A Legacy of Leadership, Love, and Lifesaving Work in the Pompe Community
This August, the Acid Maltase Deficiency Association (AMDA) turns 30. Thirty years of progress. Thirty years of advocacy. Thirty years of showing up for patients and families around the world.
When Randall and Marylyn House founded the AMDA in August 1995, they had one powerful mission in mind: to generate support for the scientific community so that effective treatments—first enzyme therapy, then gene therapy—could become a reality for those living with Pompe disease.
At the time, there was no treatment, no community infrastructure, and no roadmap. But what they started would spark a movement.
The Early Years: Science First
In 1998, just three years after the AMDA’s founding, the organization co-hosted a conference with the National Institutes of Health, building momentum and trust with the research community.
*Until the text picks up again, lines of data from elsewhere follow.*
## config.mk

```make
export PLATFORM = sky130hd
export DESIGN_NAME = ctbl_hermite
export DESIGN_NICKNAME = d
export VERILOG_FILES = /design/src/rtl/core/ctbl_pkg.sv /design/src/rtl/core/ctbl_hermite.sv
export SDC_FILE = /design/constraint.sdc
export NUM_CORES = 2
export LEC_CHECK = 0
export BUFFER_PORTS_ARGS = -buffer_cell sky130_fd_sc_hd__buf_4
export CAP_MARGIN = 20
export CORE_MARGIN = 2
export CORE_UTILIZATION = 45
export DETAILED_ROUTE_END_ITERATION = 10
export GPL_TIMING_DRIVEN = 0
export PLACE_DENSITY = 0.64
export SYNTH_ARGS = -nofsm -noshare
export SYNTH_HDL_FRONTEND = slang
export SYNTH_SLANG_ARGS = --single-unit
```

## constraint.sdc

```tcl
create_clock -name aclk -period 9.6 [get_ports aclk]
set_clock_uncertainty 0.1 [all_clocks]
set_input_delay 1.92 -clock aclk [delete_from_list [all_inputs] [get_ports aclk]]
set_output_delay 1.92 -clock aclk [all_outputs]
set_load 0.02 [all_outputs]
```

## src/rtl/core/ctbl_pkg.sv

```systemverilog
// shared types and constants for the cubic table interpolator
package ctbl_pkg;

    localparam int SAMPLE_W  = 16;   // table entry and result width, Q1.15
    localparam int X_W       = 16;   // argument width, Q1.15
    localparam int FRAC_BITS = 16;   // fraction bits of the table position
    localparam int T_W       = 16;   // interpolation fraction width
    localparam int ADDR_W    = 10;   // write address width on the stream
    localparam int LEN_W     = 11;   // table length register width
    localparam int CFG_W     = 32;   // widest configuration register
    localparam int IDX_W     = 16;   // table index width, covers the deepest store
    localparam int CFG_IDX_W = 2;

    // stream packing
    localparam int S_TDATA_W = 48;
    localparam int M_TDATA_W = 16;
    localparam int ADDR_LSB  = 0;
    localparam int DATA_LSB  = ADDR_LSB + ADDR_W;
    localparam int X_LSB     = DATA_LSB + SAMPLE_W;

    // register map
    localparam logic [CFG_IDX_W-1:0] REG_X_SCALE  = 2'd0;
    localparam logic [CFG_IDX_W-1:0] REG_X_OFFSET = 2'd1;
    localparam logic [CFG_IDX_W-1:0] REG_TBL_LEN  = 2'd2;

    // request kinds
    localparam logic REQ_WRITE = 1'b0;
    localparam logic REQ_EVAL  = 1'b1;

    typedef logic signed [SAMPLE_W-1:0] sample_t;

    typedef struct packed {
        logic                 req_type;
        logic [ADDR_W-1:0]    table_addr;
        logic signed [SAMPLE_W-1:0] table_data;
        logic signed [X_W-1:0]      x_value;
    } req_t;

    // item after position mapping: either a table write or a clamped lookup
    typedef struct packed {
        logic             is_write;
        logic             wr_ok;
        logic [IDX_W-1:0] idx;
        sample_t          wdata;
        logic [T_W-1:0]   t;
        logic             flag;
    } lookup_t;

    // four neighbouring entries around the position
    typedef struct packed {
        sample_t        m1;
        sample_t        p0;
        sample_t        p1;
        sample_t        p2;
        logic [T_W-1:0] t;
        logic           flag;
    } taps_t;

endpackage

```

## src/rtl/core/ctbl_hermite.sv

```systemverilog
// catmull-rom polynomial evaluation, seven pipeline stages ending in the output register
module ctbl_hermite (
    input  logic                  aclk,
    input  logic                  aresetn,
    input  logic                  in_valid,
    output logic                  in_ready,
    input  ctbl_pkg::taps_t       in_taps,
    output logic                  out_valid,
    input  logic                  out_ready,
    output ctbl_pkg::sample_t     y_value,
    output logic                  out_of_range
);
    import ctbl_pkg::*;

    localparam int NS    = 7;
    localparam int C1_W  = SAMPLE_W + 1;
    localparam int C_W   = SAMPLE_W + 4;
    localparam int TS_W  = T_W + 1;
    localparam int C3T_W = C_W + TS_W;
    localparam int V2_W  = C3T_W + 1;
    localparam int PV2_W = V2_W + TS_W;
    localparam int V1_W  = PV2_W - T_W + 1;
    localparam int PV1_W = V1_W + TS_W;
    localparam int Q_SH  = 2 * T_W + 1;
    localparam int Y_W   = PV1_W - Q_SH + 1;

    localparam logic signed [PV2_W-1:0] RND2  = PV2_W'(1) <<< (T_W - 1);
    localparam logic signed [PV1_W-1:0] RND1  = PV1_W'(1) <<< (Q_SH - 1);
    localparam logic signed [Y_W-1:0]   Y_MAX = Y_W'((1 <<< (SAMPLE_W - 1)) - 1);
    localparam logic signed [Y_W-1:0]   Y_MIN = ~Y_MAX;

    logic [NS-1:0] vld_reg;
    logic [NS-1:0] en;

    // stage 1: coefficients
    logic signed [C1_W-1:0] c1_s1_reg;
    logic signed [C_W-1:0]  c2_s1_reg, c3_s1_reg;
    sample_t                p0_s1_reg;
    logic [T_W-1:0]         t_s1_reg;
    logic                   f_s1_reg;
    logic signed [C_W-1:0]  c2_next, c3_next, d_pp;

    // stage 2: c3 * t
    logic signed [C3T_W-1:0] c3t_s2_reg;
    logic signed [C1_W-1:0]  c1_s2_reg;
    logic signed [C_W-1:0]   c2_s2_reg;
    sample_t                 p0_s2_reg;
    logic [T_W-1:0]          t_s2_reg;
    logic                    f_s2_reg;

    // stage 3: v2
    logic signed [V2_W-1:0]  v2_s3_reg;
    logic signed [C1_W-1:0]  c1_s3_reg;
    sample_t                 p0_s3_reg;
    logic [T_W-1:0]          t_s3_reg;
    logic                    f_s3_reg;

    // stage 4: v2 * t
    logic signed [PV2_W-1:0] pv2_s4_reg;
    logic signed [C1_W-1:0]  c1_s4_reg;
    sample_t                 p0_s4_reg;
    logic [T_W-1:0]          t_s4_reg;
    logic                    f_s4_reg;

    // stage 5: v1
    logic signed [V1_W-1:0]  v1_s5_reg;
    sample_t                 p0_s5_reg;
    logic [T_W-1:0]          t_s5_reg;
    logic                    f_s5_reg;
    logic signed [PV2_W-1:0] r2;

    // stage 6: v1 * t
    logic signed [PV1_W-1:0] pv1_s6_reg;
    sample_t                 p0_s6_reg;
    logic                    f_s6_reg;
    logic signed [PV1_W-1:0] r1;

    // stage 7: output register
    sample_t                 y_s7_reg;
    logic                    f_s7_reg;
    logic signed [Y_W-1:0]   y_sum, y_sat;

    // per-stage advance, a stage moves when it is empty or the next one moves
    always_comb begin
        en[NS-1] = !vld_reg[NS-1] || out_ready;
        for (int k = NS - 2; k >= 0; k--) begin
            en[k] = !vld_reg[k] || en[k+1];
        end
    end

    assign in_ready = en[0];

    always_ff @(posedge aclk) begin
        if (!aresetn) begin
            vld_reg <= '0;
        end else begin
            if (en[0]) begin
                vld_reg[0] <= in_valid;
            end
            for (int k = 1; k < NS; k++) begin
                if (en[k]) begin
                    vld_reg[k] <= vld_reg[k-1];
                end
            end
        end
    end

    // c2 = 4p1 + 2m1 - 5p0 - p2, c3 = 3(p0 - p1) - m1 + p2
    assign d_pp    = C_W'(in_taps.p0) - C_W'(in_taps.p1);
    assign c2_next = (C_W'(in_taps.p1) <<< 2) + (C_W'(in_taps.m1) <<< 1)
                     - (C_W'(in_taps.p0) <<< 2) - C_W'(in_taps.p0) - C_W'(in_taps.p2);
    assign c3_next = d_pp + (d_pp <<< 1) - C_W'(in_taps.m1) + C_W'(in_taps.p2);

    always_ff @(posedge aclk) begin
        if (en[0]) begin
            c1_s1_reg <= C1_W'(in_taps.p1) - C1_W'(in_taps.m1);
            c2_s1_reg <= c2_next;
            c3_s1_reg <= c3_next;
            p0_s1_reg <= in_taps.p0;
            t_s1_reg  <= in_taps.t;
            f_s1_reg  <= in_taps.flag;
        end
    end

    always_ff @(posedge aclk) begin
        if (en[1]) begin
            c3t_s2_reg <= C3T_W'(c3_s1_reg) * C3T_W'($signed({1'b0, t_s1_reg}));
            c1_s2_reg  <= c1_s1_reg;
            c2_s2_reg  <= c2_s1_reg;
            p0_s2_reg  <= p0_s1_reg;
            t_s2_reg   <= t_s1_reg;
            f_s2_reg   <= f_s1_reg;
        end
    end

    always_ff @(posedge aclk) begin
        if (en[2]) begin
            v2_s3_reg <= (V2_W'(c2_s2_reg) <<< T_W) + V2_W'(c3t_s2_reg);
            c1_s3_reg <= c1_s2_reg;
            p0_s3_reg <= p0_s2_reg;
            t_s3_reg  <= t_s2_reg;
            f_s3_reg  <= f_s2_reg;
        end
    end

    always_ff @(posedge aclk) begin
        if (en[3]) begin
            pv2_s4_reg <= PV2_W'(v2_s3_reg) * PV2_W'($signed({1'b0, t_s3_reg}));
            c1_s4_reg  <= c1_s3_reg;
            p0_s4_reg  <= p0_s3_reg;
            t_s4_reg   <= t_s3_reg;
            f_s4_reg   <= f_s3_reg;
        end
    end

    // round half up, then drop the fraction
    assign r2 = pv2_s4_reg + RND2;

    always_ff @(posedge aclk) begin
        if (en[4]) begin
            v1_s5_reg <= (V1_W'(c1_s4_reg) <<< T_W) + V1_W'($signed(r2[PV2_W-1:T_W]));
            p0_s5_reg <= p0_s4_reg;
            t_s5_reg  <= t_s4_reg;
            f_s5_reg  <= f_s4_reg;
        end
    end

    always_ff @(posedge aclk) begin
        if (en[5]) begin
            pv1_s6_reg <= PV1_W'(v1_s5_reg) * PV1_W'($signed({1'b0, t_s5_reg}));
            p0_s6_reg  <= p0_s5_reg;
            f_s6_reg   <= f_s5_reg;
        end
    end

    // final scale carries the catmull-rom one half
    assign r1    = pv1_s6_reg + RND1;
    assign y_sum = Y_W'($signed(r1[PV1_W-1:Q_SH])) + Y_W'(p0_s6_reg);

    always_comb begin
        if (y_sum > Y_MAX) begin
            y_sat = Y_MAX;
        end else if (y_sum < Y_MIN) begin
            y_sat = Y_MIN;
        end else begin
            y_sat = y_sum;
        end
    end

    always_ff @(posedge aclk) begin
        if (en[6]) begin
            y_s7_reg <= y_sat[SAMPLE_W-1:0];
            f_s7_reg <= f_s6_reg;
        end
    end

    assign out_valid    = vld_reg[NS-1];
    assign y_value      = y_s7_reg;
    assign out_of_range = f_s7_reg;

endmodule

```

==> reports/results.txt <==
Status - finished, final reports clean
Sinks on Clock Net - 514
Area of the multi-input gates - 0.0537 mm^2
Port buffer count - 103
Synth Register Bits - 514
Core ar. - 0.171 mm^2
Hold Path Cell Cnt - 0
DR WL/cell - 19.8 um
Grt ovf - 0
Setup TNS Final - 0 ns
Detailed Route Iter0 Violations - 3412
Most frequent cells in the layout - inv_1, fa_1, nand2_1
Pin count of the biggest net entering global routing - 74
Reg2reg end - pv2_s4_reg[50]
Rel. slew slack - 0.283
Vias per cell - 5.10
Clock Path Buffers - 3
CP Capture Type - register
Worst-Margin Slew - 1.08 ns
CTS buffer count - 57
GR Util All Layers - 0.237
Root buffer cell - clkbuf_16
Hold WS - 0.312 ns
Routed WL - 200000 um
Syn Inst Count - 7682
Initial Utilization - 0.451
First-pass GRT wire length - 319000 um
Setup slack, reg-to-reg - 1.02 ns
Post-DRT Antenna Nets - 0
Worst hold path startpoint - t_s4_reg[15]
Nets - 10012
Drc violations - 0
Share of layout cells above drive strength 1 - 0.0286
Fillers - 16029
Maximum clock frequency - 0.117 GHz
Ys async rst share - 0
Die footprint - 0.175 mm^2
Syn-to-layout area delta - 7.18%
Critical path data required time - 9.89 ns
Synth top area share - 0.410
Setup CP Type - register to register
R2r startpoint - t_s3_reg[2]
GPL Wtd Cong - 0.942
Max Cap Viol - 0
Register area - 0.0154 mm^2
CTS tree - yes
Initial antenna violation count - 1
First drt pass iteration count - 6
Seq/Total Area, Yosys - 0.199
Worst hold path endpoint - t_s5_reg[15]
Setup repair bufs after CTS - 0
DIE WIDTH - 418 um
Worst Path Arrival - 8.87 ns
Syn avg cell area - 10.1 um^2
RSZ-0062 raised after global routing - no
R2R cell count - 23
Hold Buf Count CTS - 0
Crit-path max FO - 10
Number of gates resized after cts - 0
Vias in the first global route - 55545
IO Pins - 104
Post-synth EDFFs - 507
CTS clk-pin slew, worst paths - 0.06 ns
Vias - 51655
Commonest non-fill, non-tap cell in the layout - inv_1
Post-DP HPWL - 171000 um
Placement Rows - 152
Top_reg_cell synth - edfxtp_1
Post-Syn Nets - 9844
# setup viols final - 0
Max Slew Vio Count - 0
Post-synth top area cell - fa_1
Period minus WS final - 8.58 ns
Post-route insts no fill - 10132
Post-synthesis cell type count - 69
Yosys Warn Count - 0
Worst-Skew Late Latency - 0.66 ns
Die height - 418 um
Nature of the critical path startpoint - register
# H-tree levels - 2
Area contributors post-synth - fa_1, edfxtp_1, inv_1
Final hold violations - 0
Type of the most critical hold path - register to register
Post-Syn Area - 0.0773 mm^2
Period utilization - 0.893
Placed Cells - 10024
A year later, the first ERT trials for Pompe began—in the Netherlands and at Duke University.
Then in 2001, the AMDA co-hosted its first International Scientific Research and Patient Conference with the International Pompe Association (IPA). For the first time, patients heard the results of clinical trials directly from the scientists themselves. It was historic—and a sign of things to come.
A Shift Toward the People
By 2003, the AMDA had grown into more than a research support group. With the addition of Marsha Zimmerman as Patient Advocate, the organization took a major step toward becoming what it is today; a hybrid force for both scientific progress and community connection.
That same year, the AMDA began hosting teleconferences—a major leap forward in accessibility. These one-hour virtual sessions gave families across the world a chance to hear directly from researchers several times a year, instead of waiting four or five years for in-person conferences. It was a game-changer.
In 2010, the AMDA elevated this model again by launching webinars—adding visual presentations and data, enhancing understanding, and creating deeper engagement.
More recently, in response to mental health workshops held during the 2024 hybrid conference, the AMDA launched the “Talking With Your Pompe Peeps” series—a community-centered digital forum moderated by patients and caregivers. Focused on real conversations about the lived Pompe experience, the series marks a new phase in our shift toward empowering the community to lead the discussions most important to them.
Milestones That Mattered
- April 2006: The FDA approved Myozyme, the first-ever commercial treatment for Pompe.
- November 2006: The AMDA hosted its second International Conference, bringing even more visibility and unity to the Pompe community.
- 2011: The first “Pull for Pompe” fundraiser was launched in partnership with PCMA (Precast Concrete Manufacturers Association), raising funds to directly support research and patient programs
- 2013: The AMDA launched the Helen Walker Research Grant, ensuring that 100% of awarded funds go directly to Pompe disease research.
- 2015: After years of advocacy, Pompe disease was officially added to the U.S. Recommended Uniform Screening Panel (RUSP) for newborn screening—a victory that would save lives.
- 2023: The AMDA contributed to the Texas Advisory Committee’s support of House Bill 2478, setting a statewide deadline for Pompe to be added to the newborn screening panel.
The People Behind the Progress
Over the years, the AMDA continued to grow—one milestone at a time. Each new addition to the team was a turning point.
- 2011: Tiffany House, the very person this organization was built for, stepped into the role of President.
- 2018: Morgan Burroughs joined as Social Media Coordinator, expanding the AMDA’s online reach.
- 2021: Juls Williams became the AMDA’s Liaison, helping streamline operations and communication.
- 2022: Matt Zimmerman came on as Director of Communications/IT, bringing new digital life and infrastructure to the AMDA.
- 2024: Andrea Faris joined as Lead Social Media Manager, shifting the organization’s social media approach from news sharing to strategic community engagement.
- 2025: Tara Mancine steps in as Lead Social Media Manager, and Andrea Faris became Director of the AMDA, carrying the vision forward.
Three decades of impact. Here’s a look at some of the major milestones that shaped the AMDA’s journey:
Tiffany’s Legacy
But no person shaped the AMDA more than Tiffany House.
She was the face, the force, and the heart of this organization. Tiffany wasn’t just a figurehead—she was the reason people believed in what the AMDA could be. She gave everything she had, quietly and without ever asking for praise. Whether fighting for better treatment access or ensuring patients had a seat at the table, Tiffany did it all with one thing in mind: the Pompe community.
When she passed away May 25, 2025, the loss was—and still is—immeasurable.
Carrying the Dream Forward
As we mark this 30-year milestone, it’s impossible not to feel the absence of Tiffany’s voice. But what she built—what we all built together—continues.
We remain as committed as ever to supporting scientific discovery, connecting patients and families, and building a better future for everyone living with Pompe disease.
This isn’t just a birthday.
It’s a promise.
To Tiffany.
To the families.
To the science.
To the future.
We will continue the work she dedicated her life to.